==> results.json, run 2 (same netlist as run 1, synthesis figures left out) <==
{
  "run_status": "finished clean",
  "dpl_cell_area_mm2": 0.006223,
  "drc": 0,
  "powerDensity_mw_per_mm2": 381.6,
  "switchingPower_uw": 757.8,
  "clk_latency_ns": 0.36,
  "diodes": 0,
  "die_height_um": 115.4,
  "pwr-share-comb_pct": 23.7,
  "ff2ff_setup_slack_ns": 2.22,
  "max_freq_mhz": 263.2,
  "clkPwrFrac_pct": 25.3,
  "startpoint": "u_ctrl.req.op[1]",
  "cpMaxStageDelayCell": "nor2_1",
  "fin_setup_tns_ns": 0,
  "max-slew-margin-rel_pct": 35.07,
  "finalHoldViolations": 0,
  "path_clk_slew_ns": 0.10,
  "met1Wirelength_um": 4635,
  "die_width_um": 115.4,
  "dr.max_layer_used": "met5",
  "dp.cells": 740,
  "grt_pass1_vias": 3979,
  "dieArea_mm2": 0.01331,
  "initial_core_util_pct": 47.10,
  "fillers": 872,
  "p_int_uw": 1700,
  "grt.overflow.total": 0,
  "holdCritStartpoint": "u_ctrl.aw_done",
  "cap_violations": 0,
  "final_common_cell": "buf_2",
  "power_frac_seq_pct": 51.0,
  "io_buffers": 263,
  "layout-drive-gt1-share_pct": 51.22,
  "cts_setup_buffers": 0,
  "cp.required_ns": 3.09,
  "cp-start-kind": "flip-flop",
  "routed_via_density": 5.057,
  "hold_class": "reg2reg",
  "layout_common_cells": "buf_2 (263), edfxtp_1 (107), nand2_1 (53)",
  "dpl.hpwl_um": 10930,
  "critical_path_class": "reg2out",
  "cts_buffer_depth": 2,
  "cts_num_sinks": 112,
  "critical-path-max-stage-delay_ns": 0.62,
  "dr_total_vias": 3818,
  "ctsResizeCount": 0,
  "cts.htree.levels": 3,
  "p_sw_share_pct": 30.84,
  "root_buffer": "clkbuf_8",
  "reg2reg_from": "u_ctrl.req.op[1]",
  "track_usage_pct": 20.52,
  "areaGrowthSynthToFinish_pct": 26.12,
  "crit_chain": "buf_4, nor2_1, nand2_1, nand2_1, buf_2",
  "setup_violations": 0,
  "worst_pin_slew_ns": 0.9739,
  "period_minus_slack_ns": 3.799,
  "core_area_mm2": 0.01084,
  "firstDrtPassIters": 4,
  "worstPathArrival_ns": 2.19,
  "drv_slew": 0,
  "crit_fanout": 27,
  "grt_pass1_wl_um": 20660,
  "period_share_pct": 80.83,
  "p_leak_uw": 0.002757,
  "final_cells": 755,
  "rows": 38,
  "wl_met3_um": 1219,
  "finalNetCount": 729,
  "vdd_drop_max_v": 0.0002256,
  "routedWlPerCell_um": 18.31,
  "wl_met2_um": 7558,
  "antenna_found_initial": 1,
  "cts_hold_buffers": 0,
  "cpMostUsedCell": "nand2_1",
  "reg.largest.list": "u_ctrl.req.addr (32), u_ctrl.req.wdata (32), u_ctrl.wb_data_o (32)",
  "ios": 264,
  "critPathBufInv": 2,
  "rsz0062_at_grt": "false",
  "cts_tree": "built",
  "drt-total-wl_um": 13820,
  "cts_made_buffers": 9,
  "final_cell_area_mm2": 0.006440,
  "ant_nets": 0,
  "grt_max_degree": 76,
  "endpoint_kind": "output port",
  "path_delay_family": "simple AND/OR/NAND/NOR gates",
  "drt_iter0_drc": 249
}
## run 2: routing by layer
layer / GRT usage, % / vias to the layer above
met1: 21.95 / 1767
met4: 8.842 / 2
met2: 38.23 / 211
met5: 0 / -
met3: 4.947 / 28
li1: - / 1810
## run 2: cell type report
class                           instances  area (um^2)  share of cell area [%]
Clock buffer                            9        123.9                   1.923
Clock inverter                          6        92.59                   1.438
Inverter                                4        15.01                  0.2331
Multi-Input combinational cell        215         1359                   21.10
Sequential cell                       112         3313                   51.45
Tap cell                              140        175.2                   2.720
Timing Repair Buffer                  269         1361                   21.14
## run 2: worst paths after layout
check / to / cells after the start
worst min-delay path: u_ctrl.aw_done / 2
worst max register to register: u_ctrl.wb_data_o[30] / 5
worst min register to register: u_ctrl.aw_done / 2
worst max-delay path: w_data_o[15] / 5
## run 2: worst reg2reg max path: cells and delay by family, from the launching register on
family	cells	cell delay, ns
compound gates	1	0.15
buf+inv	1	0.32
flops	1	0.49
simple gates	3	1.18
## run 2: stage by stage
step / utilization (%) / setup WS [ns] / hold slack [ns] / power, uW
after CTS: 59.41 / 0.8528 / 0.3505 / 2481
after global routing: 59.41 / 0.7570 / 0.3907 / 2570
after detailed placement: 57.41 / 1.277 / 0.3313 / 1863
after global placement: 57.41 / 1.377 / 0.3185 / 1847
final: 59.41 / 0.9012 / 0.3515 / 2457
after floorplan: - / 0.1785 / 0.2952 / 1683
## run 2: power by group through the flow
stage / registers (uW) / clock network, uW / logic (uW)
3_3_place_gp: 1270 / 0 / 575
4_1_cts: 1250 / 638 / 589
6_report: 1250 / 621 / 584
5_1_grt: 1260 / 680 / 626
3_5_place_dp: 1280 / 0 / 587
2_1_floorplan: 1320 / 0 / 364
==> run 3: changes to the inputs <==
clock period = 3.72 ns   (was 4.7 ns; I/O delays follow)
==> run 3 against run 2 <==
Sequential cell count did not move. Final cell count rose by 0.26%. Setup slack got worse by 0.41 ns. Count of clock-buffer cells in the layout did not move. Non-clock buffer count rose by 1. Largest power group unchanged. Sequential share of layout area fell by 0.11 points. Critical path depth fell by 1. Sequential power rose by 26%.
◆ ◆ ◆
#### [Task requirements]
Keeping every line exactly as it is, retype the entries shown above.

#### [Written response]
==> results.json, run 2 (same netlist as run 1, synthesis figures left out) <==
{
  "run_status": "finished clean",
  "dpl_cell_area_mm2": 0.006223,
  "drc": 0,
  "powerDensity_mw_per_mm2": 381.6,
  "switchingPower_uw": 757.8,
  "clk_latency_ns": 0.36,
  "diodes": 0,
  "die_height_um": 115.4,
  "pwr-share-comb_pct": 23.7,
  "ff2ff_setup_slack_ns": 2.22,
  "max_freq_mhz": 263.2,
  "clkPwrFrac_pct": 25.3,
  "startpoint": "u_ctrl.req.op[1]",
  "cpMaxStageDelayCell": "nor2_1",
  "fin_setup_tns_ns": 0,
  "max-slew-margin-rel_pct": 35.07,
  "finalHoldViolations": 0,
  "path_clk_slew_ns": 0.10,
  "met1Wirelength_um": 4635,
  "die_width_um": 115.4,
  "dr.max_layer_used": "met5",
  "dp.cells": 740,
  "grt_pass1_vias": 3979,
  "dieArea_mm2": 0.01331,
  "initial_core_util_pct": 47.10,
  "fillers": 872,
  "p_int_uw": 1700,
  "grt.overflow.total": 0,
  "holdCritStartpoint": "u_ctrl.aw_done",
  "cap_violations": 0,
  "final_common_cell": "buf_2",
  "power_frac_seq_pct": 51.0,
  "io_buffers": 263,
  "layout-drive-gt1-share_pct": 51.22,
  "cts_setup_buffers": 0,
  "cp.required_ns": 3.09,
  "cp-start-kind": "flip-flop",
  "routed_via_density": 5.057,
  "hold_class": "reg2reg",
  "layout_common_cells": "buf_2 (263), edfxtp_1 (107), nand2_1 (53)",
  "dpl.hpwl_um": 10930,
  "critical_path_class": "reg2out",
  "cts_buffer_depth": 2,
  "cts_num_sinks": 112,
  "critical-path-max-stage-delay_ns": 0.62,
  "dr_total_vias": 3818,
  "ctsResizeCount": 0,
  "cts.htree.levels": 3,
  "p_sw_share_pct": 30.84,
  "root_buffer": "clkbuf_8",
  "reg2reg_from": "u_ctrl.req.op[1]",
  "track_usage_pct": 20.52,
  "areaGrowthSynthToFinish_pct": 26.12,
  "crit_chain": "buf_4, nor2_1, nand2_1, nand2_1, buf_2",
  "setup_violations": 0,
  "worst_pin_slew_ns": 0.9739,
  "period_minus_slack_ns": 3.799,
  "core_area_mm2": 0.01084,
  "firstDrtPassIters": 4,
  "worstPathArrival_ns": 2.19,
  "drv_slew": 0,
  "crit_fanout": 27,
  "grt_pass1_wl_um": 20660,
  "period_share_pct": 80.83,
  "p_leak_uw": 0.002757,
  "final_cells": 755,
  "rows": 38,
  "wl_met3_um": 1219,
  "finalNetCount": 729,
  "vdd_drop_max_v": 0.0002256,
  "routedWlPerCell_um": 18.31,
  "wl_met2_um": 7558,
  "antenna_found_initial": 1,
  "cts_hold_buffers": 0,
  "cpMostUsedCell": "nand2_1",
  "reg.largest.list": "u_ctrl.req.addr (32), u_ctrl.req.wdata (32), u_ctrl.wb_data_o (32)",
  "ios": 264,
  "critPathBufInv": 2,
  "rsz0062_at_grt": "false",
  "cts_tree": "built",
  "drt-total-wl_um": 13820,
  "cts_made_buffers": 9,
  "final_cell_area_mm2": 0.006440,
  "ant_nets": 0,
  "grt_max_degree": 76,
  "endpoint_kind": "output port",
  "path_delay_family": "simple AND/OR/NAND/NOR gates",
  "drt_iter0_drc": 249
}
## run 2: routing by layer
layer / GRT usage, % / vias to the layer above
met1: 21.95 / 1767
met4: 8.842 / 2
met2: 38.23 / 211
met5: 0 / -
met3: 4.947 / 28
li1: - / 1810
## run 2: cell type report
class                           instances  area (um^2)  share of cell area [%]
Clock buffer                            9        123.9                   1.923
Clock inverter                          6        92.59                   1.438
Inverter                                4        15.01                  0.2331
Multi-Input combinational cell        215         1359                   21.10
Sequential cell                       112         3313                   51.45
Tap cell                              140        175.2                   2.720
Timing Repair Buffer                  269         1361                   21.14
## run 2: worst paths after layout
check / to / cells after the start
worst min-delay path: u_ctrl.aw_done / 2
worst max register to register: u_ctrl.wb_data_o[30] / 5
worst min register to register: u_ctrl.aw_done / 2
worst max-delay path: w_data_o[15] / 5
## run 2: worst reg2reg max path: cells and delay by family, from the launching register on
family	cells	cell delay, ns
compound gates	1	0.15
buf+inv	1	0.32
flops	1	0.49
simple gates	3	1.18
## run 2: stage by stage
step / utilization (%) / setup WS [ns] / hold slack [ns] / power, uW
after CTS: 59.41 / 0.8528 / 0.3505 / 2481
after global routing: 59.41 / 0.7570 / 0.3907 / 2570
after detailed placement: 57.41 / 1.277 / 0.3313 / 1863
after global placement: 57.41 / 1.377 / 0.3185 / 1847
final: 59.41 / 0.9012 / 0.3515 / 2457
after floorplan: - / 0.1785 / 0.2952 / 1683
## run 2: power by group through the flow
stage / registers (uW) / clock network, uW / logic (uW)
3_3_place_gp: 1270 / 0 / 575
4_1_cts: 1250 / 638 / 589
6_report: 1250 / 621 / 584
5_1_grt: 1260 / 680 / 626
3_5_place_dp: 1280 / 0 / 587
2_1_floorplan: 1320 / 0 / 364
==> run 3: changes to the inputs <==
clock period = 3.72 ns   (was 4.7 ns; I/O delays follow)
==> run 3 against run 2 <==
Sequential cell count did not move. Final cell count rose by 0.26%. Setup slack got worse by 0.41 ns. Count of clock-buffer cells in the layout did not move. Non-clock buffer count rose by 1. Largest power group unchanged. Sequential share of layout area fell by 0.11 points. Critical path depth fell by 1. Sequential power rose by 26%.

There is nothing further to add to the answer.